Abdominal cocoon syndrome or idiopathic Sclerosing Encapsulating Peritonitis (SEP) is an extremely uncommon cause of intestinal obstruction. Its etiology is explainable through numerous theories.
An eleven-year-old girl referred to the pediatric surgery OPD with complaints of abdominal pain for the past two weeks and vomiting for two days. Her family history for tuberculosis was positive. On examination, the abdomen was distended and slightly firm on palpation. The X-ray of her abdomen revealed multiple air-fluid levels. The CECT of the abdomen indicated dilated abdomen, duodenum, and proximal bowel loops. Some trapped inter bowel free fluid was also observed. The clinical presentation of subacute intestinal obstruction and the radiological features suggested a differential diagnosis of tubercular peritonitis versus pseudomyxoma peritonei. The obstructive symptoms demonstrated that the patient underwent an explorative laparotomy.

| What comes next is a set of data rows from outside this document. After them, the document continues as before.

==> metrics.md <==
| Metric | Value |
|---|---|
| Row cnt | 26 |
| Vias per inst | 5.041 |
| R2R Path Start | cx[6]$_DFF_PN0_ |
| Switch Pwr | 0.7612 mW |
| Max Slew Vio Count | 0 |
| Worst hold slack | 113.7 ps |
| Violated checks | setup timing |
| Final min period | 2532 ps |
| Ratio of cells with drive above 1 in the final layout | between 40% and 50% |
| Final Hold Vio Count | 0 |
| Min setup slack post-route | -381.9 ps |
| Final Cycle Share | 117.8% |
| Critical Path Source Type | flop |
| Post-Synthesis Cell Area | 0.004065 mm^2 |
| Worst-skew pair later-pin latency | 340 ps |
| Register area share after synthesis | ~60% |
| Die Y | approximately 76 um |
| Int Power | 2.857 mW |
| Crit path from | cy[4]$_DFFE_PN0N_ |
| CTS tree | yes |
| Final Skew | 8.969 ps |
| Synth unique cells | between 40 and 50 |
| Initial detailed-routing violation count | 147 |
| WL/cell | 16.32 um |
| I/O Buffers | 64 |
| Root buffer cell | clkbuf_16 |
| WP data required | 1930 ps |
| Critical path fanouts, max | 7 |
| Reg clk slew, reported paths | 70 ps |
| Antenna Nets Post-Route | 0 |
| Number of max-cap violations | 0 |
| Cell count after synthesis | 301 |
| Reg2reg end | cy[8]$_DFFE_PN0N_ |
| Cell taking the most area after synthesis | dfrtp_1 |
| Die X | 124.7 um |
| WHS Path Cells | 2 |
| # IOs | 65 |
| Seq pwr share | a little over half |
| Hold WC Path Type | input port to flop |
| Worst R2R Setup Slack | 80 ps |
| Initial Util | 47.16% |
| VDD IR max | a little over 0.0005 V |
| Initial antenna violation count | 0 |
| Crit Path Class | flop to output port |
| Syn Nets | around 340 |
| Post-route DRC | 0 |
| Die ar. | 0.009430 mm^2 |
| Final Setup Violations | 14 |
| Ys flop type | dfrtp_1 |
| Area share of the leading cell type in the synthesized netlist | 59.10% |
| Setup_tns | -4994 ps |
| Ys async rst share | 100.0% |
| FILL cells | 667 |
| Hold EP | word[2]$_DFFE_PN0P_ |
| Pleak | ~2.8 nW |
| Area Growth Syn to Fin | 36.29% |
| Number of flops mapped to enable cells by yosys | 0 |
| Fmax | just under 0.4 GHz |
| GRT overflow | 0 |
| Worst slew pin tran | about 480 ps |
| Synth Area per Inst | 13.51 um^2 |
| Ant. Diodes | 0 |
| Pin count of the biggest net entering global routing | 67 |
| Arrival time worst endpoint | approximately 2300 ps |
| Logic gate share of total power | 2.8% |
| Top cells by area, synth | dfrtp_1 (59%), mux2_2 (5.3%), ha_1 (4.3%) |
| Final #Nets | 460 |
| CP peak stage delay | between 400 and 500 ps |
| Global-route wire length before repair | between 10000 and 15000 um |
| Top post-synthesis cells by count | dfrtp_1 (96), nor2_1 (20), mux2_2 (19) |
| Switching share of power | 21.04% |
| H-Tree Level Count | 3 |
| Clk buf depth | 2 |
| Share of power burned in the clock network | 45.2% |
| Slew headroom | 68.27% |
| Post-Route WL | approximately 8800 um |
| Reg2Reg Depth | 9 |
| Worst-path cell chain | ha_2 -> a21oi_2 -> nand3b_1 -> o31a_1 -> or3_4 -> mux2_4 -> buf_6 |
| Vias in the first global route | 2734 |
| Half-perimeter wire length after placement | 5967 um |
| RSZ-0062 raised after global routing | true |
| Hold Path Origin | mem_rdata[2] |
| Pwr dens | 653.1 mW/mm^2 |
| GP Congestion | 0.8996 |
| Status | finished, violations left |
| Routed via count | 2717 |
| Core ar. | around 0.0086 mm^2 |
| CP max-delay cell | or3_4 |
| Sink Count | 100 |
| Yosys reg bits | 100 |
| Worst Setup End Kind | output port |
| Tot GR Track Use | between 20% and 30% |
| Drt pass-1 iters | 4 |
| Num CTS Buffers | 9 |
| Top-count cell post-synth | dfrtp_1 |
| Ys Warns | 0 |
File: src/rtl/if_id_queue.sv
// Fetch-to-decode instruction queue: circular FIFO that compacts valid fetch lanes
// and issues up to ISSUE_WIDTH entries in order. Optional bypass: IF_ID_QUEUE_BYPASS_EN.
module if_id_queue #(
   parameter int FETCH_WIDTH = 2,
   parameter int ISSUE_WIDTH = 2,
   parameter int DEPTH       = 8
) (
   input  logic                      clk,
   input  logic                      rst,
   input  logic                      flush,
   input  logic                      branch_flag_i,
   input  logic [FETCH_WIDTH-1:0]    if_valid_i,
   input  logic [32*FETCH_WIDTH-1:0] if_pc_i,
   input  logic [32*FETCH_WIDTH-1:0] if_inst_i,
   input  logic [FETCH_WIDTH-1:0]    excp_i,
   input  logic [4*FETCH_WIDTH-1:0]  excp_num_i,
   output logic                      if_ready_o,
   output logic [ISSUE_WIDTH-1:0]    id_valid_o,
   input  logic [ISSUE_WIDTH-1:0]    id_ready_i,
   output logic [32*ISSUE_WIDTH-1:0] id_pc_o,
   output logic [32*ISSUE_WIDTH-1:0] id_inst_o,
   output logic [ISSUE_WIDTH-1:0]    excp_o,
   output logic [4*ISSUE_WIDTH-1:0]  excp_num_o
);

   localparam int PTR_W = $clog2(DEPTH);
   localparam int CNT_W = PTR_W + 1;

   logic [PTR_W-1:0] r_head;
   logic [PTR_W-1:0] r_tail;
   logic [CNT_W-1:0] r_count;

   logic [31:0] r_pc       [DEPTH];
   logic [31:0] r_inst     [DEPTH];
   logic        r_excp     [DEPTH];
   logic [3:0]  r_excp_num [DEPTH];

   logic [CNT_W-1:0] w_off  [FETCH_WIDTH];
   logic [CNT_W-1:0] w_nvalid;
   logic [31:0]      w_cpc  [FETCH_WIDTH];
   logic [31:0]      w_cinst[FETCH_WIDTH];
   logic             w_cexcp[FETCH_WIDTH];
   logic [3:0]       w_cnum [FETCH_WIDTH];

   logic             w_byp;
   logic             w_push_en;
   logic [CNT_W-1:0] w_pop;
   logic [CNT_W-1:0] w_skip;
   logic [CNT_W-1:0] w_pushed;
   logic [CNT_W-1:0] w_popped;
   logic             w_wr_en [FETCH_WIDTH];
   logic [PTR_W-1:0] w_wr_idx[FETCH_WIDTH];

   assign if_ready_o = (r_count <= CNT_W'(DEPTH - FETCH_WIDTH));
   assign w_push_en  = if_ready_o & ~flush & ~branch_flag_i;

`ifdef IF_ID_QUEUE_BYPASS_EN
   assign w_byp = (r_count == '0) & ~flush & ~branch_flag_i;
`else
   assign w_byp = 1'b0;
`endif

   // Compact valid fetch lanes into consecutive positions (lane order preserved)
   always_comb begin
      logic [CNT_W-1:0] v_off;
      v_off = '0;
      for (int l = 0; l < FETCH_WIDTH; l++) begin
         w_off[l] = v_off;
         v_off    = v_off + CNT_W'(if_valid_i[l]);
      end
      w_nvalid = v_off;
      for (int j = 0; j < FETCH_WIDTH; j++) begin
         w_cpc[j]   = 32'h0;
         w_cinst[j] = 32'h0;
         w_cexcp[j] = 1'b0;
         w_cnum[j]  = 4'h0;
         for (int l = 0; l < FETCH_WIDTH; l++) begin
            if (if_valid_i[l] && (w_off[l] == CNT_W'(j))) begin
               w_cpc[j]   = if_pc_i[32*l +: 32];
               w_cinst[j] = if_inst_i[32*l +: 32];
               w_cexcp[j] = excp_i[l];
               w_cnum[j]  = excp_num_i[4*l +: 4];
            end else begin
               w_cpc[j] = w_cpc[j];
            end
         end
      end
   end

   // Drive issue slots from stored entries, or from compacted inputs when bypassing
   always_comb begin
      id_valid_o = '0;
      id_pc_o    = '0;
      id_inst_o  = '0;
      excp_o     = '0;
      excp_num_o = '0;
      for (int k = 0; k < ISSUE_WIDTH; k++) begin
         if (w_byp) begin
            if ((k < FETCH_WIDTH) && (CNT_W'(k) < w_nvalid)) begin
               id_valid_o[k]       = 1'b1;
               id_pc_o[32*k +: 32] = w_cpc[k % FETCH_WIDTH];
               id_inst_o[32*k +: 32] = w_cinst[k % FETCH_WIDTH];
               excp_o[k]           = w_cexcp[k % FETCH_WIDTH];
               excp_num_o[4*k +: 4] = w_cnum[k % FETCH_WIDTH];
            end else begin
               id_valid_o[k] = 1'b0;
            end
         end else if (CNT_W'(k) < r_count) begin
            id_valid_o[k]         = 1'b1;
            id_pc_o[32*k +: 32]   = r_pc[r_head + PTR_W'(k)];
            id_inst_o[32*k +: 32] = r_inst[r_head + PTR_W'(k)];
            excp_o[k]             = r_excp[r_head + PTR_W'(k)];
            excp_num_o[4*k +: 4]  = r_excp_num[r_head + PTR_W'(k)];
         end else begin
            id_valid_o[k] = 1'b0;
         end
      end
   end

   // Pop only the unbroken run of accepted slots starting at slot 0
   always_comb begin
      logic v_run;
      v_run = 1'b1;
      w_pop = '0;
      for (int k = 0; k < ISSUE_WIDTH; k++) begin
         if (v_run && id_valid_o[k] && id_ready_i[k]) begin
            w_pop = w_pop + CNT_W'(1);
         end else begin
            v_run = 1'b0;
         end
      end
   end

   // Bypassed lanes taken by decode are never written; stored pops only outside bypass
   always_comb begin
      w_skip   = w_byp ? w_pop : '0;
      w_popped = w_byp ? '0 : w_pop;
      w_pushed = w_push_en ? (w_nvalid - w_skip) : '0;
      for (int j = 0; j < FETCH_WIDTH; j++) begin
         w_wr_en[j]  = w_push_en && (CNT_W'(j) >= w_skip) && (CNT_W'(j) < w_nvalid);
         w_wr_idx[j] = r_tail + PTR_W'(CNT_W'(j) - w_skip);
      end
   end

   // Pointer and occupancy state; reset beats flush beats push/pop
   always_ff @(posedge clk) begin
      if (rst) begin
         r_head  <= '0;
         r_tail  <= '0;
         r_count <= '0;
      end else if (flush) begin
         r_head  <= '0;
         r_tail  <= '0;
         r_count <= '0;
      end else begin
         r_head  <= r_head + PTR_W'(w_popped);
         r_tail  <= r_tail + PTR_W'(w_pushed);
         r_count <= r_count + w_pushed - w_popped;
      end
   end

   // Entry storage; contents are only observable through valid slots
   always_ff @(posedge clk) begin
      for (int j = 0; j < FETCH_WIDTH; j++) begin
         if (!rst && w_wr_en[j]) begin
            r_pc[w_wr_idx[j]]       <= w_cpc[j];
            r_inst[w_wr_idx[j]]     <= w_cinst[j];
            r_excp[w_wr_idx[j]]     <= w_cexcp[j];
            r_excp_num[w_wr_idx[j]] <= w_cnum[j];
         end
      end
   end

endmodule
--- config.mk ---
export PLATFORM = sky130hd
export DESIGN_NAME = prog_clock_divider
export DESIGN_NICKNAME = d
export VERILOG_FILES = /design/src/rtl/prog_clock_divider_pkg.sv /design/src/rtl/prog_clock_divider_channel.sv /design/src/rtl/prog_clock_divider.sv
export SDC_FILE = /design/constraint.sdc
export NUM_CORES = 1
export LEC_CHECK = 0
export CAP_MARGIN = 5
export CORE_UTILIZATION = 50
export CTS_CLUSTER_DIAMETER = 100
export DETAILED_ROUTE_END_ITERATION = 8
export HOLD_SLACK_MARGIN = 0.12
export PLACE_DENSITY = 0.69
export REMOVE_ABC_BUFFERS = 1
export SLEW_MARGIN = 40
export SYNTH_ARGS = -nofsm -noshare
export SYNTH_HDL_FRONTEND = slang
export SYNTH_SLANG_ARGS = --single-unit
--- constraint.sdc ---
create_clock -name clk -period 8.7 [get_ports clk]
set_input_delay 1.74 -clock clk [delete_from_list [all_inputs] [get_ports clk]]
set_output_delay 1.74 -clock clk [all_outputs]
set_load 0.01 [all_outputs]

Preoperatively, a thin membranous sac was identified enclosing multiple dilated small bowel loops. The sac was released by blunt dissection and part of the sac was provided for histopathological examination. Based on clinical, histopathological, and radiological findings, a diagnosis of abdominal cocoon syndrome was determined. The postoperative follow-up period of 6 months was uneventful.
We presented a rare case of primary sclerosing encapsulating peritonitis, also reported as abdominal cocoon syndrome. It is among the rare potentially devastating causes of intestinal obstruction in children. A very high index of suspicion is imperative to arrive at its pre-operative diagnosis alone by clinical and radiological findings.